Limits to a classic paradigm: Most transcription factors regulate genes in multiple biological processes

Transcription factors (TFs) are important drivers of cellular decision-making. When bacteria encounter a change in the environment, transcription factors alter the expression of a defined set of genes in order to adequately respond. It is commonly assumed that genes regulated by the same TF should be involved in the same biological process. Examples of this are methods that rely on coregulation to infer function of not yet annotated genes. We have previously shown that only 21% of TFs regulate functionally homogeneous genes based on the proximity of their catalyzed reactions in the metabolic network. Here, we provide more evidence to support the claim that a one TF/one process relationship is not a general property. We show that the observed functional heterogeneity of regulons is not a result of the quality of the annotation of regulatory interactions, or the absence of protein-metabolite interactions, and is also present when function is defined by Gene Ontology terms.

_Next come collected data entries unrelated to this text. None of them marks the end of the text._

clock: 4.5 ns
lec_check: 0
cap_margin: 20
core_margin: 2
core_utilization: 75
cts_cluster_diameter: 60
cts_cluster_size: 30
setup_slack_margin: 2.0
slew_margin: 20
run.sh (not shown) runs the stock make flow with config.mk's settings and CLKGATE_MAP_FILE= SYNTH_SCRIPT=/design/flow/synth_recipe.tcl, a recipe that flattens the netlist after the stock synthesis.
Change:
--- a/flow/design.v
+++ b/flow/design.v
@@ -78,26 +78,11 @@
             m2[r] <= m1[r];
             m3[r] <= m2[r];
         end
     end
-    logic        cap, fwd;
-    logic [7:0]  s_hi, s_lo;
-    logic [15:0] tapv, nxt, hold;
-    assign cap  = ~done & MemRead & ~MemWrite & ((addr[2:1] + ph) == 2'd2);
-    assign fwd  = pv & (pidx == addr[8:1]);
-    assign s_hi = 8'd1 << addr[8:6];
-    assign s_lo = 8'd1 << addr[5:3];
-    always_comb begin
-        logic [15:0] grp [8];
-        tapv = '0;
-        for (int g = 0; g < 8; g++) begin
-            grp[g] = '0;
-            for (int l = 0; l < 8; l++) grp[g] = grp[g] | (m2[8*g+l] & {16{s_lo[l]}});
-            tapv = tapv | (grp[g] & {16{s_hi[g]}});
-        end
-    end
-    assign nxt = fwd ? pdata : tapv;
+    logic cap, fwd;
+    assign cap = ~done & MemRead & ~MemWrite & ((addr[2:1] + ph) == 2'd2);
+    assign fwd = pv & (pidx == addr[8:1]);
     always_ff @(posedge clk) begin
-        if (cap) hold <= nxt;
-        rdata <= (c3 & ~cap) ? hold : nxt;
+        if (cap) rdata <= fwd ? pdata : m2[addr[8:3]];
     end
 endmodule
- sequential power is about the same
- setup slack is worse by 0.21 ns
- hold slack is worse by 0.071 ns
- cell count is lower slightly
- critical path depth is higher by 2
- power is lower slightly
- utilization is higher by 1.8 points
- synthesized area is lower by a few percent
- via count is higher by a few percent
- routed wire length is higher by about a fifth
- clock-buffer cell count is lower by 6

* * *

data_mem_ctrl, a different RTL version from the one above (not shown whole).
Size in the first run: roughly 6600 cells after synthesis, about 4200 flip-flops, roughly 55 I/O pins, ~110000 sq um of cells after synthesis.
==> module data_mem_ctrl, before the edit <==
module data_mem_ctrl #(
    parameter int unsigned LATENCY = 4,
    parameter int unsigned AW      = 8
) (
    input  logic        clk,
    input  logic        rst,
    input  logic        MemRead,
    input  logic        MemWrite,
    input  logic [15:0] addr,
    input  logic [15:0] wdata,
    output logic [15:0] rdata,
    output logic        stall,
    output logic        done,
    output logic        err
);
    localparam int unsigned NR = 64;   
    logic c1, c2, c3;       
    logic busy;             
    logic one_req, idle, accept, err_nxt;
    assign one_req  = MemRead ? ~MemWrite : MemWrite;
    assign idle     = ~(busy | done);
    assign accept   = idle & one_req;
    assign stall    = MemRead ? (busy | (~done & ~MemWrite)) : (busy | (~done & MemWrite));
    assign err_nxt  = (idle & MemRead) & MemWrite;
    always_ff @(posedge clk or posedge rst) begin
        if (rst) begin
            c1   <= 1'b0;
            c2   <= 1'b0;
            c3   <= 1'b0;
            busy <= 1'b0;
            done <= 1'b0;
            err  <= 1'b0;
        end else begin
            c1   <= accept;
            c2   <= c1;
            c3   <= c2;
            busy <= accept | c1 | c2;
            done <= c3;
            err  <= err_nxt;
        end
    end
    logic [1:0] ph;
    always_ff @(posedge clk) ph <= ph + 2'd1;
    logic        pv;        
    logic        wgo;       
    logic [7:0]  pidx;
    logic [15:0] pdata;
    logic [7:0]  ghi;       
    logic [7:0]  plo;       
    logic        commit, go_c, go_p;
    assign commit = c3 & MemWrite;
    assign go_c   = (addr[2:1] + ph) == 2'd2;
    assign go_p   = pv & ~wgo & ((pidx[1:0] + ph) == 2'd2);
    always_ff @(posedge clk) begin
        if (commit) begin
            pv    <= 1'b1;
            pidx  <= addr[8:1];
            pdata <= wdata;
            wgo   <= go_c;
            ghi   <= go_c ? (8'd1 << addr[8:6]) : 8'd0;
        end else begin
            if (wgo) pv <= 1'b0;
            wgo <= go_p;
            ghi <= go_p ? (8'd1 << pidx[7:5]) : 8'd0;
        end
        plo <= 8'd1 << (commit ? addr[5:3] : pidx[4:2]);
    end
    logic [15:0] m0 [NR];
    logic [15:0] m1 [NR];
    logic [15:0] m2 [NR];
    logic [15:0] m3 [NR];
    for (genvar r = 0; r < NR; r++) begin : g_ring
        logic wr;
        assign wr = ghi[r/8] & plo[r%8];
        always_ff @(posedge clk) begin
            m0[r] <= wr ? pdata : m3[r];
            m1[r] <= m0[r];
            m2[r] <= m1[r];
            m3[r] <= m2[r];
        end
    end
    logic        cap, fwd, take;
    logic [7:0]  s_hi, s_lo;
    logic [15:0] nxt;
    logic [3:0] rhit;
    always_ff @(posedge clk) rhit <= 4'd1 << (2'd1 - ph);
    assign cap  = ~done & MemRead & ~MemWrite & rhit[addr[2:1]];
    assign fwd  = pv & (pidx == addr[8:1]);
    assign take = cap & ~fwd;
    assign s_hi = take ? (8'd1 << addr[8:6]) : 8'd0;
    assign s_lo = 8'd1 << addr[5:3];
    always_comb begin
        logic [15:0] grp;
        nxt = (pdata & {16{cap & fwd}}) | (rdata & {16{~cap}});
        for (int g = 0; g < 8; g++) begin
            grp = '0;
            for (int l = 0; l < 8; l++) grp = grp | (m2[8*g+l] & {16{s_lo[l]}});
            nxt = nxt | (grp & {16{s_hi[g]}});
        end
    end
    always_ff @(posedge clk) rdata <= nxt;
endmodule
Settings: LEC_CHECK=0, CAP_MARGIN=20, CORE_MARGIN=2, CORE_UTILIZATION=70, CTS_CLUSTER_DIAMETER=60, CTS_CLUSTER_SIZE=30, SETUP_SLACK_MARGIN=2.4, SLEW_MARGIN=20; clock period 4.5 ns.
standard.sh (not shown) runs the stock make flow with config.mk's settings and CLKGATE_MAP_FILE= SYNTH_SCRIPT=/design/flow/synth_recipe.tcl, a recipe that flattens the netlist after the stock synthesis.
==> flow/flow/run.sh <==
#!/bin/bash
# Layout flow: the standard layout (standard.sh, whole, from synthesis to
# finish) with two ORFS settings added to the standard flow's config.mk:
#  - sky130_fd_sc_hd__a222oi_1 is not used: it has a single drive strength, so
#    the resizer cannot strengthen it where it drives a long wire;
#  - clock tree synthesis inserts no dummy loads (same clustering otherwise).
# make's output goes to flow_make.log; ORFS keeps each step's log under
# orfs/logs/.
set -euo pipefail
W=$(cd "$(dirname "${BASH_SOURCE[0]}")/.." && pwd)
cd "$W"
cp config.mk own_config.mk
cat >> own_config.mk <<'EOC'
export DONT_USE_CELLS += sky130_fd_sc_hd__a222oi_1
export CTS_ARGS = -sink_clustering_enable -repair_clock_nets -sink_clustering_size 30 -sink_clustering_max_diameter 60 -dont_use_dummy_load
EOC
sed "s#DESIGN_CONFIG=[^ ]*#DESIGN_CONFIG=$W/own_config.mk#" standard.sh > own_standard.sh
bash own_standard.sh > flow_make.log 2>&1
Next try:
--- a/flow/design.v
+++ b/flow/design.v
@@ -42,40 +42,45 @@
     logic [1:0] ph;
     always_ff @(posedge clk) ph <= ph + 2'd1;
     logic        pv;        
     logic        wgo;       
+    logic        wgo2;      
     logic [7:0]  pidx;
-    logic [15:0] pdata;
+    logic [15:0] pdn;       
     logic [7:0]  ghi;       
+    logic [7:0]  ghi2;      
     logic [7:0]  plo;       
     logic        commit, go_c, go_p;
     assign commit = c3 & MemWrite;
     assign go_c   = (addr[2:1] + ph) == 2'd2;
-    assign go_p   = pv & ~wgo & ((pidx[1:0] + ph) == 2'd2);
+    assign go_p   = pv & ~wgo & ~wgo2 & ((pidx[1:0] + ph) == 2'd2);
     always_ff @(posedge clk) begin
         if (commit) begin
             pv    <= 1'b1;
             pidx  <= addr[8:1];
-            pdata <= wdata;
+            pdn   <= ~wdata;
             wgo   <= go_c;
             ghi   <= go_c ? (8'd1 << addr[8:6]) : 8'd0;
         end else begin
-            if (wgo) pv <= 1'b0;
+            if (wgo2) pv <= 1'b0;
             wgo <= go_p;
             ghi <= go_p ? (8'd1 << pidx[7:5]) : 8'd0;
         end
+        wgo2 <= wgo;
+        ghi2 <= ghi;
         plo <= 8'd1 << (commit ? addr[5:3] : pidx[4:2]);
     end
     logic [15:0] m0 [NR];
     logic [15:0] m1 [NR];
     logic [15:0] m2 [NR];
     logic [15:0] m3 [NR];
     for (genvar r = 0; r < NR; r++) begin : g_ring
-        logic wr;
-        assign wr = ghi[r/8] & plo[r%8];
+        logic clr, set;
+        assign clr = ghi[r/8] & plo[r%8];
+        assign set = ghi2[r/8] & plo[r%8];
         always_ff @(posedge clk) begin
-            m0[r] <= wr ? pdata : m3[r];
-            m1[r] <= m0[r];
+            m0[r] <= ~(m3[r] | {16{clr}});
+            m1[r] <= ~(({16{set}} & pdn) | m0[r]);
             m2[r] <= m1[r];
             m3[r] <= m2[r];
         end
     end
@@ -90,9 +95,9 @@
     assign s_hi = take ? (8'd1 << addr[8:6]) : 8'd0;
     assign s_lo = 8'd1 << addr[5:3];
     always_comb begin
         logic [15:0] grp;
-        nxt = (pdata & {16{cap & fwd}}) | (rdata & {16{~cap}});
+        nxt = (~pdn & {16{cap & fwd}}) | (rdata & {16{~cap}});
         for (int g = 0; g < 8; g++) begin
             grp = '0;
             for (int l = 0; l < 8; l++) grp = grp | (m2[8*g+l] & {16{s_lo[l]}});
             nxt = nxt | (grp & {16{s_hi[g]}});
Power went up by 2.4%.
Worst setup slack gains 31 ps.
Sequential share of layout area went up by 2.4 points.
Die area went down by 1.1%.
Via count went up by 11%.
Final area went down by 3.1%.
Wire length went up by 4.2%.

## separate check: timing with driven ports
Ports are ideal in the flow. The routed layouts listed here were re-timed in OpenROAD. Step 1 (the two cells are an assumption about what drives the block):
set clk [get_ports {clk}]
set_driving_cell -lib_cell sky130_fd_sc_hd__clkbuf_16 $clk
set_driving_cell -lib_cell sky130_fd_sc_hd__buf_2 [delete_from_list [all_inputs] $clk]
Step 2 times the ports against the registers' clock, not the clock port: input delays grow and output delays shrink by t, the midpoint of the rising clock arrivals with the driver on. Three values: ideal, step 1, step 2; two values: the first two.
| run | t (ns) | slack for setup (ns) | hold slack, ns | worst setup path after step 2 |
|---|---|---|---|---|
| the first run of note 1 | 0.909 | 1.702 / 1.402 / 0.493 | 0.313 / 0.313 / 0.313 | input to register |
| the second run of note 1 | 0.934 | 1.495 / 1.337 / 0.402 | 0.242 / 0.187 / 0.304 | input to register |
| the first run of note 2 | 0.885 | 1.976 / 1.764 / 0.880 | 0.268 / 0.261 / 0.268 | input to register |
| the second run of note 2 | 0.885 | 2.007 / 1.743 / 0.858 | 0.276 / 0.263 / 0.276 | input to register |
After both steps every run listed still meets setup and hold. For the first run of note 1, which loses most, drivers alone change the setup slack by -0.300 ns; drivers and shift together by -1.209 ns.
Source: an optimization exercise on an open RTL-to-GDS flow (aim: small area, a short achievable clock period and few clock cycles per item). Production flows keep margins and buffers that such runs may drop. In this exercise RTL edits were held to simulation tests only and were not proved equivalent to the original. No activity file was given, so power comes from the tool's default toggle rates.

Design sorted_list_engine_core, start of the top module:
module sorted_list_engine_core (
	input  logic               clk,
	input  logic               arst_n,
	input  logic               start,
	output logic               busy,
	input  logic [1:0]         req_type,
	input  logic signed [31:0] value,
	output logic               valid,
	output logic signed [31:0] item,
	output logic [4:0]         count,
	output logic [1:0]         status,
	output logic               last
);
	localparam int N = sle_pkg::CAPACITY;
	logic        rv1_q;
	logic [1:0]  rt1_q;
	logic [31:0] k1_q;
	logic        ins2_q, del2_q, dump2_q;
	logic        do_ins_q, do_rot_q;
	logic        do_ins_d, do_rot_d;
	logic        ins_h_q, del_h_q, rot_h_q;
	logic [31:0] k2_q;
	logic [N-1:0] cgt_q, ceq_q, chit_q;
	logic         ckgt_q, ckeq_q;
	logic [N-1:0] mv_en_q;
	logic         mv_ins_q, mv_del_q, mv_rot_q;
	logic [31:0] st [N];
	logic [4:0]  cnt_q, cnt_d;
	logic [N-1:0] hq_q, hq_d;
	logic        dm_q, dm_d;
	logic [3:0]  idx_q, idx_d;
	logic        more_d;
	logic        busy_q, busy_d;
	logic        take;
	logic        is_ins, is_del, is_dump;
	logic        full, found;
	logic        do_ins, do_del, do_rot;
	logic [N-1:0] gt1, eq1;
	logic         gtk1, eqk1;
	logic [N-1:0] gt, eq, held, lastc, big, en, gone;
	logic [31:0]  kbus, nkbus;
	logic        res_v;
	logic        res_zero;
	logic [1:0]  res_status;
	logic        res_last;
	logic        valid_q;
	logic [31:0] item_q;
	logic [1:0]  status_q;
	logic        last_q;
	assign is_ins  = ins2_q;
	assign is_del  = del2_q;
  ...
For scale: about 3400 cells after synthesis, roughly 41000 sq um of cells after synthesis.
Settings: LEC_CHECK=0, CAP_MARGIN=20, CORE_MARGIN=2, CORE_UTILIZATION=40, SETUP_SLACK_MARGIN=3.5, SLEW_MARGIN=20; clock period 6.0 ns.
run.sh (not shown) runs the stock make flow with config.mk's settings and CLKGATE_MAP_FILE= SYNTH_SCRIPT=/design/flow/synth_recipe.tcl, a recipe that flattens the netlist after the stock synthesis.
Testbench counts at the start, summed over its fixed seeds: cycles 7,103, requests 3,200.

Furthermore, the observed functional heterogeneity is different from the one expected by chance, supporting the notion that it is a biological property. To further explore the relationship between transcriptional regulation and metabolism, we analyze 5 other types of regulatory groups and identify complex regulons (i.e. genes regulated by the same combination of TFs) as the most functionally homogeneous, which is supported by coexpression data. Whether higher levels of related functions exist beyond metabolism and current functional annotations, remains an open question.